## Stored items from a collection
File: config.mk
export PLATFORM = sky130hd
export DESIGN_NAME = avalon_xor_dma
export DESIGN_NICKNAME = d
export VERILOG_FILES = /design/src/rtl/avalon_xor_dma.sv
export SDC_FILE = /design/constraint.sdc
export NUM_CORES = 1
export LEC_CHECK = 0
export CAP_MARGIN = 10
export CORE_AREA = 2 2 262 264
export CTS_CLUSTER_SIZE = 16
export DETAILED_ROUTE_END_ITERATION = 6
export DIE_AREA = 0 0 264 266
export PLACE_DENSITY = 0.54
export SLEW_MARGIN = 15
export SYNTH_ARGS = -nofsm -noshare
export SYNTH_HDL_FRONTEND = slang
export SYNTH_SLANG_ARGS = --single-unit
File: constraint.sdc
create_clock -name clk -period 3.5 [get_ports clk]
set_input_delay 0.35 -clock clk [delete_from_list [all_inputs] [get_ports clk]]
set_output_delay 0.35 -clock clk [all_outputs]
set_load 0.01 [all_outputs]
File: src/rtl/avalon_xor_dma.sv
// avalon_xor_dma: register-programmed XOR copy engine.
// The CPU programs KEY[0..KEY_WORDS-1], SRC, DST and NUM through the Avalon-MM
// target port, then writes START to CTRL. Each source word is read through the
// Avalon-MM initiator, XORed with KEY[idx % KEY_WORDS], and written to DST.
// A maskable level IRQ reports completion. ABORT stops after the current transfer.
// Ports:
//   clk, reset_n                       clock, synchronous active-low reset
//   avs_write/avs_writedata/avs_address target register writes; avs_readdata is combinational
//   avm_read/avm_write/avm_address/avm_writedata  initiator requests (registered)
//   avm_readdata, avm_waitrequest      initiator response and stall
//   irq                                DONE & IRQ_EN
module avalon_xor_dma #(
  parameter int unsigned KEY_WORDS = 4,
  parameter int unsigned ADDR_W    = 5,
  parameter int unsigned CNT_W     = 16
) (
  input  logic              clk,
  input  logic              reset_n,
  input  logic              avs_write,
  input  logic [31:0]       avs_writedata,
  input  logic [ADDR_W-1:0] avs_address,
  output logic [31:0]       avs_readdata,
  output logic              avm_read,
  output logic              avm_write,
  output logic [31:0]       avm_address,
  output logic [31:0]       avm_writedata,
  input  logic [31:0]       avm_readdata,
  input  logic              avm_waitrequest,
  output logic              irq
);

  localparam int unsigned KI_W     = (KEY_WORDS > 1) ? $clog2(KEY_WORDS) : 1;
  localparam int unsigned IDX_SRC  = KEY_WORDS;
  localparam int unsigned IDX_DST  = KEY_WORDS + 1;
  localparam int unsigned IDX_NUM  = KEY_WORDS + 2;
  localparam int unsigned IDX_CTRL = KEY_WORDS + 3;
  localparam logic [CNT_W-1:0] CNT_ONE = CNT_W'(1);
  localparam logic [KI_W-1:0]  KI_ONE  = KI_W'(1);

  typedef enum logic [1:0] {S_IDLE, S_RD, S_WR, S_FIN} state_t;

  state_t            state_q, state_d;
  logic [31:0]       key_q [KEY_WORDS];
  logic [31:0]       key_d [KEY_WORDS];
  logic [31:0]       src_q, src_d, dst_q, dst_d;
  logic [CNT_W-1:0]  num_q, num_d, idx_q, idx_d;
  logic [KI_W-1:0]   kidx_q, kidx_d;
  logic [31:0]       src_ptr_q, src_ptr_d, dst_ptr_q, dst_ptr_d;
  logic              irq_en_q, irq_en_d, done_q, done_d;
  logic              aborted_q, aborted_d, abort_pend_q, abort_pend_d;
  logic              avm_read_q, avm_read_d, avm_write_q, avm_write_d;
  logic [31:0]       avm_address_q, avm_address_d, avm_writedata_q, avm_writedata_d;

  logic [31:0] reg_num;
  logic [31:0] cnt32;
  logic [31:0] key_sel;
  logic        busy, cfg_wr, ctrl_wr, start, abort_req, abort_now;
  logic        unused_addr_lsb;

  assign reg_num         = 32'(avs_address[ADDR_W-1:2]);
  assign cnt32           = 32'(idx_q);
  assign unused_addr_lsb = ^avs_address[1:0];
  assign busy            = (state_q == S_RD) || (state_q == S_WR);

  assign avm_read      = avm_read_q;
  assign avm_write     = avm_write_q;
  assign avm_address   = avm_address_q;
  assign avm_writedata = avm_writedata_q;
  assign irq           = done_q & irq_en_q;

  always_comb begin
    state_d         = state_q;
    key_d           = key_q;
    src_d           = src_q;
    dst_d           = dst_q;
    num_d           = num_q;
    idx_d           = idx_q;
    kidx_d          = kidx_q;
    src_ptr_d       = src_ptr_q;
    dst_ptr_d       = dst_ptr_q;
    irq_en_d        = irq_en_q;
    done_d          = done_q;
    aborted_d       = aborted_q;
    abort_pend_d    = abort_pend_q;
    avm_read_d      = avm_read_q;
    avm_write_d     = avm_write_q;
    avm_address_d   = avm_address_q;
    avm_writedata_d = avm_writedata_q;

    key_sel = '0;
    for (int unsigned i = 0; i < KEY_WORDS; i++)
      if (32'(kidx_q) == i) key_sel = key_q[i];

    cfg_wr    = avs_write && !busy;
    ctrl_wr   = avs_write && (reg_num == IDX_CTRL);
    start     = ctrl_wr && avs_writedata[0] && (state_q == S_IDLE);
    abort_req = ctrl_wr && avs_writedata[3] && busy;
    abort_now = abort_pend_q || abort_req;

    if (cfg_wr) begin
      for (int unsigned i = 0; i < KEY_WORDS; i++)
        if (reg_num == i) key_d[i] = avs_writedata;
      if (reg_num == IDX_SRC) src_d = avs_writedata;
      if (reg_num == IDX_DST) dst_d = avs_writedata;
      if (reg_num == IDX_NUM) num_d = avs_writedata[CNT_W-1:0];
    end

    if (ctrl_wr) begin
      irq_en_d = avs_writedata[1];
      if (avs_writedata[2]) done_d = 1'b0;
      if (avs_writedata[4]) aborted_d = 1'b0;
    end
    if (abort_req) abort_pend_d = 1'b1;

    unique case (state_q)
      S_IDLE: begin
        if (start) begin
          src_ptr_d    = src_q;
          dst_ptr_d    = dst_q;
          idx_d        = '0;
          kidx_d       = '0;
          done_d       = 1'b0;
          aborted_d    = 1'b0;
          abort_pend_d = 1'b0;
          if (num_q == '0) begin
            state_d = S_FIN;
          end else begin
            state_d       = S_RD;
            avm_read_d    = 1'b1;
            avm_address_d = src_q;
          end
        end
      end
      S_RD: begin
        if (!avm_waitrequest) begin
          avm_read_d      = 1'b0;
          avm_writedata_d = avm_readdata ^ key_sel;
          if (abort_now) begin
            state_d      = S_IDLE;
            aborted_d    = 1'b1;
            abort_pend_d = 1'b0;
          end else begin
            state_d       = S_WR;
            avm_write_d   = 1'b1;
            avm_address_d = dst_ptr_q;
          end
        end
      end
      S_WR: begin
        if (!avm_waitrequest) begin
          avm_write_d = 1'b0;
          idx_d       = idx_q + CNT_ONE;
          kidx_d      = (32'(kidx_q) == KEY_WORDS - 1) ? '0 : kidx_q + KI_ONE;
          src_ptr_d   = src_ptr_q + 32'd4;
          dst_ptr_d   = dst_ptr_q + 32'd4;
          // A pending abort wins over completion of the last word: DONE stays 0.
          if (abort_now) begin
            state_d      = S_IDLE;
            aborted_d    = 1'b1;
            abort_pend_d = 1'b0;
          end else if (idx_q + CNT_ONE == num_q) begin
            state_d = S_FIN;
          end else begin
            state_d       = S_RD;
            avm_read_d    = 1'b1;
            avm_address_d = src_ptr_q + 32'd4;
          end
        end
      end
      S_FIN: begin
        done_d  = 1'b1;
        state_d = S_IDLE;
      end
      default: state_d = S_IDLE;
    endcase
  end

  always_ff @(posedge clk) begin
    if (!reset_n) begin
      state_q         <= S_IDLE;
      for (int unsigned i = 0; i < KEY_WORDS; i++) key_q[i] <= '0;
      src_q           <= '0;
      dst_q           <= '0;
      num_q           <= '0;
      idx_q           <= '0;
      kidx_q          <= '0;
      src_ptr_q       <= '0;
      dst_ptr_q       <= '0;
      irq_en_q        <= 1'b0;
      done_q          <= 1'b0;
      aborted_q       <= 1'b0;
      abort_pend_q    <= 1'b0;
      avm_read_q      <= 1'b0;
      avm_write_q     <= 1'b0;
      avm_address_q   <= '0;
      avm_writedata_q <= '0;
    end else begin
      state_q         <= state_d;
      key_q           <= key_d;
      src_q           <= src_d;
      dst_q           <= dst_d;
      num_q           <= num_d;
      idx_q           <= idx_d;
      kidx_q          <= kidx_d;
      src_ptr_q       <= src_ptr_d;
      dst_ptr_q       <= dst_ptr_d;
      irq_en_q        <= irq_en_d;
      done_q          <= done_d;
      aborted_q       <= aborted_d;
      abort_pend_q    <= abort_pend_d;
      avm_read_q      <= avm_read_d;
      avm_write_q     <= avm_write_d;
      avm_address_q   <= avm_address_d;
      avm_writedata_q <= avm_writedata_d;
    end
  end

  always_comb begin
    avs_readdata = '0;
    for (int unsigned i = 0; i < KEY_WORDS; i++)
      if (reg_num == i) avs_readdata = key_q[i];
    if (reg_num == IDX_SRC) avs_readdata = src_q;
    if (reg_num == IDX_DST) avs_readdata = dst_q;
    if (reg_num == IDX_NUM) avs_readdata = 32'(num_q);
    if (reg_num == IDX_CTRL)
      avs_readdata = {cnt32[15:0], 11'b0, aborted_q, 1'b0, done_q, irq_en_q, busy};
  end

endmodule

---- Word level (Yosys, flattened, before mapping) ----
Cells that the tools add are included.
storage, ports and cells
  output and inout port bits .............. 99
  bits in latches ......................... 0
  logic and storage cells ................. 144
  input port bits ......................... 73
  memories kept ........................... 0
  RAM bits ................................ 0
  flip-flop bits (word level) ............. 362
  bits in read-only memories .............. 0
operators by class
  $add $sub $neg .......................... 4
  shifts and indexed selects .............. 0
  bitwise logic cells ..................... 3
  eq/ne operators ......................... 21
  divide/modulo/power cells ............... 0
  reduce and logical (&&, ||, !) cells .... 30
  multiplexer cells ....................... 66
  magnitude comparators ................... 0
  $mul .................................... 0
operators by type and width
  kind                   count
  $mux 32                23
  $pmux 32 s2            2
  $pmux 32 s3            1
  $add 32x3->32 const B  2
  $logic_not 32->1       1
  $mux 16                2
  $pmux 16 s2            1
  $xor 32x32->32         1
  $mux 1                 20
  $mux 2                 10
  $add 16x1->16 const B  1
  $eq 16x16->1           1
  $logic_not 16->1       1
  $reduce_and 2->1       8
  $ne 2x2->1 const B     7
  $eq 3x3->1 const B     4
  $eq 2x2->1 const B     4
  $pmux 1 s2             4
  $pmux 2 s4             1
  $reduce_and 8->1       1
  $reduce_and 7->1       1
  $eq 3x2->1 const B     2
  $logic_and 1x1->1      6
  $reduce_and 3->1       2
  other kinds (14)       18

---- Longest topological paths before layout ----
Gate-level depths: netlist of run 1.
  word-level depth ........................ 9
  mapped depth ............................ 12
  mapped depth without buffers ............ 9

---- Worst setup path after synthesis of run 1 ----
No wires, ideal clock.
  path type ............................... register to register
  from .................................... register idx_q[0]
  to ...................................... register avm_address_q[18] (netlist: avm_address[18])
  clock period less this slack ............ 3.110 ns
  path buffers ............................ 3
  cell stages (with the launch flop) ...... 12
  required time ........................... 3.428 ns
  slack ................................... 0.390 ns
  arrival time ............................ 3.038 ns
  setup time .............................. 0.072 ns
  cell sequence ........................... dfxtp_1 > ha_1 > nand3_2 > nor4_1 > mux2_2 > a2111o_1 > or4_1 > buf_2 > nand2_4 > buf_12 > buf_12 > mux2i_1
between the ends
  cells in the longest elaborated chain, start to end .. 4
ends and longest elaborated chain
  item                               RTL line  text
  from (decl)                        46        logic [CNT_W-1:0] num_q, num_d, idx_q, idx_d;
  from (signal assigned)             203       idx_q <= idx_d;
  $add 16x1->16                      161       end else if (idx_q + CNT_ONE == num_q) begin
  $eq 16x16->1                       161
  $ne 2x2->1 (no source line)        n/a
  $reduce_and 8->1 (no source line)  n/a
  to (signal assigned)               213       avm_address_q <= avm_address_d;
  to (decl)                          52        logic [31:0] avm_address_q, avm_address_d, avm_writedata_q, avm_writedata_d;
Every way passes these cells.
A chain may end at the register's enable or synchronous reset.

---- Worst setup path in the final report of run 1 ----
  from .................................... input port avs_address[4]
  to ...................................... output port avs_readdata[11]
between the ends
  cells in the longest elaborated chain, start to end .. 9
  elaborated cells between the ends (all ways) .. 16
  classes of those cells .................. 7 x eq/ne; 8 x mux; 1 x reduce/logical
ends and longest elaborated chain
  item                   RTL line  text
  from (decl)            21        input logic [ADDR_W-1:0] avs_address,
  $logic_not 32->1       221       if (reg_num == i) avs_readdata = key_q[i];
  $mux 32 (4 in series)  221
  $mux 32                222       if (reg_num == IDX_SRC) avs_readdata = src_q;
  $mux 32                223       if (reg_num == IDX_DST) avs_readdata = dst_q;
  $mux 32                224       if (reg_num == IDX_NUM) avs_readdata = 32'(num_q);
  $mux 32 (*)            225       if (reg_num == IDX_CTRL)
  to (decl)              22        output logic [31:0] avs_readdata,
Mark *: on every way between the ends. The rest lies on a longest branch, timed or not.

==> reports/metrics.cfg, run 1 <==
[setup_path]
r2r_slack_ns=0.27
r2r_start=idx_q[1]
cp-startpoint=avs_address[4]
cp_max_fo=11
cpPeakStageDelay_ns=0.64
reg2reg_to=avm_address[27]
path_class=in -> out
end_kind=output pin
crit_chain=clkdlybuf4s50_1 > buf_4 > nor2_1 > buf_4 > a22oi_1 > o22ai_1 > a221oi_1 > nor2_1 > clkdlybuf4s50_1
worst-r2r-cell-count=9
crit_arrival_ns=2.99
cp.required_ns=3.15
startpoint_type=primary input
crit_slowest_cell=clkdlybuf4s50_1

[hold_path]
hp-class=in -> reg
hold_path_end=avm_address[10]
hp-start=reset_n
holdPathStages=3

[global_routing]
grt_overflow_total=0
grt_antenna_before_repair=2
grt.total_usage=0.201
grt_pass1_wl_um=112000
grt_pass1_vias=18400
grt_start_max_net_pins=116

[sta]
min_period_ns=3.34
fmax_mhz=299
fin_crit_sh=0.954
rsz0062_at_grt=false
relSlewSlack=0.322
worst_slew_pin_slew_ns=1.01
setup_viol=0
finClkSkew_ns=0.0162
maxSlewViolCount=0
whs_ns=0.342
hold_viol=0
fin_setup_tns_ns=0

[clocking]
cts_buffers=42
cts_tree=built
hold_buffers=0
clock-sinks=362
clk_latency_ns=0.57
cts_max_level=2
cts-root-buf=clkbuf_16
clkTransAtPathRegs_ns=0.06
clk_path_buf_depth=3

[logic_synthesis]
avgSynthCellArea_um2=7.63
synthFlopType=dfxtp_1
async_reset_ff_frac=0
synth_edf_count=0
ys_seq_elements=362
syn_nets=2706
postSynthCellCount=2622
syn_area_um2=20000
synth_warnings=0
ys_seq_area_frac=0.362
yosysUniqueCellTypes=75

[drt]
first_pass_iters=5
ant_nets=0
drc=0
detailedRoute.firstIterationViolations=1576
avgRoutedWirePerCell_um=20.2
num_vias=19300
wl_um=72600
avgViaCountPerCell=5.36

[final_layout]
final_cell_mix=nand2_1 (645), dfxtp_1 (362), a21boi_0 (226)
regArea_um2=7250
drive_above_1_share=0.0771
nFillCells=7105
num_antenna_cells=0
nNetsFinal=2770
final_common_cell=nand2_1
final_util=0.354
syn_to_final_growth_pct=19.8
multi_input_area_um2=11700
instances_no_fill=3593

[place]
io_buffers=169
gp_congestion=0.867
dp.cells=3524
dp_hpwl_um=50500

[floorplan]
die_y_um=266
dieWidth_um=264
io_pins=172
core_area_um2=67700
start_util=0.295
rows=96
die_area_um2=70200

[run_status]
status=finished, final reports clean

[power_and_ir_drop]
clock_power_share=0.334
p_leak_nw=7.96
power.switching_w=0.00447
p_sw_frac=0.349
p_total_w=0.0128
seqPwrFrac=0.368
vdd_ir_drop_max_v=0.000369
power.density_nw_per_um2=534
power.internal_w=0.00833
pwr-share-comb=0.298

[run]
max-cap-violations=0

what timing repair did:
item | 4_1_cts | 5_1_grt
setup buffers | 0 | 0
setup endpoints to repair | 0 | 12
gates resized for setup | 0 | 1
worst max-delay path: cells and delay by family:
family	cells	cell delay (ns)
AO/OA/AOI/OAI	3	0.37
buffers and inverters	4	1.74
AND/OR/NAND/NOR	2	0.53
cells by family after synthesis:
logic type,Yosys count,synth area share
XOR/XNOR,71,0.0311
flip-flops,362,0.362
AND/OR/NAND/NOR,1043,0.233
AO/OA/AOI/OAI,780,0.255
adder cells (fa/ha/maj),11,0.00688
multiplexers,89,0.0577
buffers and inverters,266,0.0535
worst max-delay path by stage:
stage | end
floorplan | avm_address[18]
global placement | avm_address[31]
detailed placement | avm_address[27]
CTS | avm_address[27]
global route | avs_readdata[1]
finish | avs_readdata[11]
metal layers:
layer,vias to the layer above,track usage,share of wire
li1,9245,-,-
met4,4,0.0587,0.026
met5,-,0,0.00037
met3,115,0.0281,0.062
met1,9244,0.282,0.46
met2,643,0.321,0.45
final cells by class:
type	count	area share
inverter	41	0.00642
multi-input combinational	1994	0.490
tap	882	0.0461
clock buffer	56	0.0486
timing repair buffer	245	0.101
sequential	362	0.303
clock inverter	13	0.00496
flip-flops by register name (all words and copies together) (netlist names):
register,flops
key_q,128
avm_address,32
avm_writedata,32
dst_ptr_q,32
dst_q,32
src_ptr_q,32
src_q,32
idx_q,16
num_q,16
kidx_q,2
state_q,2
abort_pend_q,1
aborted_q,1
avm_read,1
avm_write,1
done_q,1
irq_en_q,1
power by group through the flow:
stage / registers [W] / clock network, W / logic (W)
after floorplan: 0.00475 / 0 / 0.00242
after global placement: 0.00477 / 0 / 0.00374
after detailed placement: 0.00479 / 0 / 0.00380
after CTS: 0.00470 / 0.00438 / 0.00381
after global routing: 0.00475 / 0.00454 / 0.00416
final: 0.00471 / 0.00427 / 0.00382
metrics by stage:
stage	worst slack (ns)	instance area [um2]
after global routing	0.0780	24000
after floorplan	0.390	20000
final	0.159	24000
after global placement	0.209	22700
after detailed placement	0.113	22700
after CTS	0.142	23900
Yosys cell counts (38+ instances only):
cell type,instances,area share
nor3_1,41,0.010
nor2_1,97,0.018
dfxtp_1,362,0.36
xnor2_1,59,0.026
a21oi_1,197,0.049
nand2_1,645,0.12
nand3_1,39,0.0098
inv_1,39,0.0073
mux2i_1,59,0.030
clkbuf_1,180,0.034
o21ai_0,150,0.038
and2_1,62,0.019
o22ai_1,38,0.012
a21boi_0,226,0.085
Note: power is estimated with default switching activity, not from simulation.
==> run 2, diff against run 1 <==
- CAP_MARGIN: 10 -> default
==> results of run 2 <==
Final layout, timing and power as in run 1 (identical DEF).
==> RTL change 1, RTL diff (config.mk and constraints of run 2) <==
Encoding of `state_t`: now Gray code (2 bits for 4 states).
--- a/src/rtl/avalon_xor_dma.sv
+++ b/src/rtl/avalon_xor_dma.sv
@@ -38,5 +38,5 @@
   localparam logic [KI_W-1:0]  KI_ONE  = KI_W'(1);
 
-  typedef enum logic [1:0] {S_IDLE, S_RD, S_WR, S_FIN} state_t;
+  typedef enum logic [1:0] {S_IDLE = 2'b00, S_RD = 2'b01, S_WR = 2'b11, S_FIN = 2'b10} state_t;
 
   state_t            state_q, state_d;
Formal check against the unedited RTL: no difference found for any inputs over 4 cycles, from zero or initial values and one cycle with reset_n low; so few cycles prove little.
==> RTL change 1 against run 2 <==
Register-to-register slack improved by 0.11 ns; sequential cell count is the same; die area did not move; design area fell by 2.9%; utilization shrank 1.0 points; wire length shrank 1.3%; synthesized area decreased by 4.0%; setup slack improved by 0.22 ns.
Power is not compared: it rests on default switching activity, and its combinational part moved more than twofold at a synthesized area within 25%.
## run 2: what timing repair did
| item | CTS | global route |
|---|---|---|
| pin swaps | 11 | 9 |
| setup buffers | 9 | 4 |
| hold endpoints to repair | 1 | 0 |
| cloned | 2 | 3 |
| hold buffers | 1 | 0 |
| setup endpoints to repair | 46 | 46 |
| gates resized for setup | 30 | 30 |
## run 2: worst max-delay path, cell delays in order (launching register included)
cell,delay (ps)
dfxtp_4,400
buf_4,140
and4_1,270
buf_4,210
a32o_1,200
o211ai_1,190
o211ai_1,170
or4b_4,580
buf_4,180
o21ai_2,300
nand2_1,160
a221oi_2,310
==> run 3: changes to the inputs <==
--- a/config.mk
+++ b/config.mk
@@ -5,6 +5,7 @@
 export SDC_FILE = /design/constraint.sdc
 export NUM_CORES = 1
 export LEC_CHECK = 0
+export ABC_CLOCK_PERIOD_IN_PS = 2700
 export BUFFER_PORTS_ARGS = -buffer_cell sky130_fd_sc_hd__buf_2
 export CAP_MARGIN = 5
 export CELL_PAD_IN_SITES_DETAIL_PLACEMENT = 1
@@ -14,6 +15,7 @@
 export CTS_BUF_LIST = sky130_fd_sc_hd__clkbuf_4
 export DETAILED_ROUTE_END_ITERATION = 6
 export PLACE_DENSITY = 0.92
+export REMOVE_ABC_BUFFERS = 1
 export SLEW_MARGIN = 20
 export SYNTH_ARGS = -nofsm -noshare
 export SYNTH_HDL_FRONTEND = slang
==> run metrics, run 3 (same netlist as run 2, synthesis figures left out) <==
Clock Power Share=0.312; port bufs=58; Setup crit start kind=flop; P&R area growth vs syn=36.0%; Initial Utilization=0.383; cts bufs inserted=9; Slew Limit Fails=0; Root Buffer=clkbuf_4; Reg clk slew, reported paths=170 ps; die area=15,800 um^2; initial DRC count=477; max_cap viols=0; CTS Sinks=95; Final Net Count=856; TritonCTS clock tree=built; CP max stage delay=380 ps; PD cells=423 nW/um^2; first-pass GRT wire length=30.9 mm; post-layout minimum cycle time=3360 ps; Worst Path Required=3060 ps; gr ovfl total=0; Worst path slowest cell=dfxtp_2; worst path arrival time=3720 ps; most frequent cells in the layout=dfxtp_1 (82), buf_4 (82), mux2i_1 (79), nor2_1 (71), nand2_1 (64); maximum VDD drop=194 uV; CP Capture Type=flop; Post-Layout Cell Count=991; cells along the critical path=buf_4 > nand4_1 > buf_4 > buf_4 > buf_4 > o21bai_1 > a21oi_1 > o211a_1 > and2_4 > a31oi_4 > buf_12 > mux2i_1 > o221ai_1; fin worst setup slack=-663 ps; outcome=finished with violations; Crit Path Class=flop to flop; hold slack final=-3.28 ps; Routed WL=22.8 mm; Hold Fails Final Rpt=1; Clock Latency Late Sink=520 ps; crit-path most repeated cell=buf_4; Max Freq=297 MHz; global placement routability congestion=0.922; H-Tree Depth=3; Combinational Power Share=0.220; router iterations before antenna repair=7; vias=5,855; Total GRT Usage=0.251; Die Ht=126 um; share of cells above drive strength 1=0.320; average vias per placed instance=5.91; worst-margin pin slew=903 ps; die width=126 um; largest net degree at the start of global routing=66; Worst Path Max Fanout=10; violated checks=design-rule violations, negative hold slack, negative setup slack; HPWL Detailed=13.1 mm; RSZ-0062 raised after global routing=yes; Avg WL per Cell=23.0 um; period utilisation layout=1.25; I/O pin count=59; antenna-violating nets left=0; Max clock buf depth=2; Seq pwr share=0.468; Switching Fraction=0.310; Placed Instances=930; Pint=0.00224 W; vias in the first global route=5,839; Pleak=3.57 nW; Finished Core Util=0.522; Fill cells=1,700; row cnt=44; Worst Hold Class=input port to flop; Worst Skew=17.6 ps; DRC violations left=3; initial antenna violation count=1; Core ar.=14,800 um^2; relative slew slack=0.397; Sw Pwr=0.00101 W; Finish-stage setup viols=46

## DIRECTIONS
In the data above, find the line that contains "CTS | global route |" and the line that contains "run metrics, run". Repeat exactly those lines and every line between them, and only those.

## OUTPUT FOR THIS TASK
| item | CTS | global route |
|---|---|---|
| pin swaps | 11 | 9 |
| setup buffers | 9 | 4 |
| hold endpoints to repair | 1 | 0 |
| cloned | 2 | 3 |
| hold buffers | 1 | 0 |
| setup endpoints to repair | 46 | 46 |
| gates resized for setup | 30 | 30 |
## run 2: worst max-delay path, cell delays in order (launching register included)
cell,delay (ps)
dfxtp_4,400
buf_4,140
and4_1,270
buf_4,210
a32o_1,200
o211ai_1,190
o211ai_1,170
or4b_4,580
buf_4,180
o21ai_2,300
nand2_1,160
a221oi_2,310
==> run 3: changes to the inputs <==
--- a/config.mk
+++ b/config.mk
@@ -5,6 +5,7 @@
 export SDC_FILE = /design/constraint.sdc
 export NUM_CORES = 1
 export LEC_CHECK = 0
+export ABC_CLOCK_PERIOD_IN_PS = 2700
 export BUFFER_PORTS_ARGS = -buffer_cell sky130_fd_sc_hd__buf_2
 export CAP_MARGIN = 5
 export CELL_PAD_IN_SITES_DETAIL_PLACEMENT = 1
@@ -14,6 +15,7 @@
 export CTS_BUF_LIST = sky130_fd_sc_hd__clkbuf_4
 export DETAILED_ROUTE_END_ITERATION = 6
 export PLACE_DENSITY = 0.92
+export REMOVE_ABC_BUFFERS = 1
 export SLEW_MARGIN = 20
 export SYNTH_ARGS = -nofsm -noshare
 export SYNTH_HDL_FRONTEND = slang
==> run metrics, run 3 (same netlist as run 2, synthesis figures left out) <==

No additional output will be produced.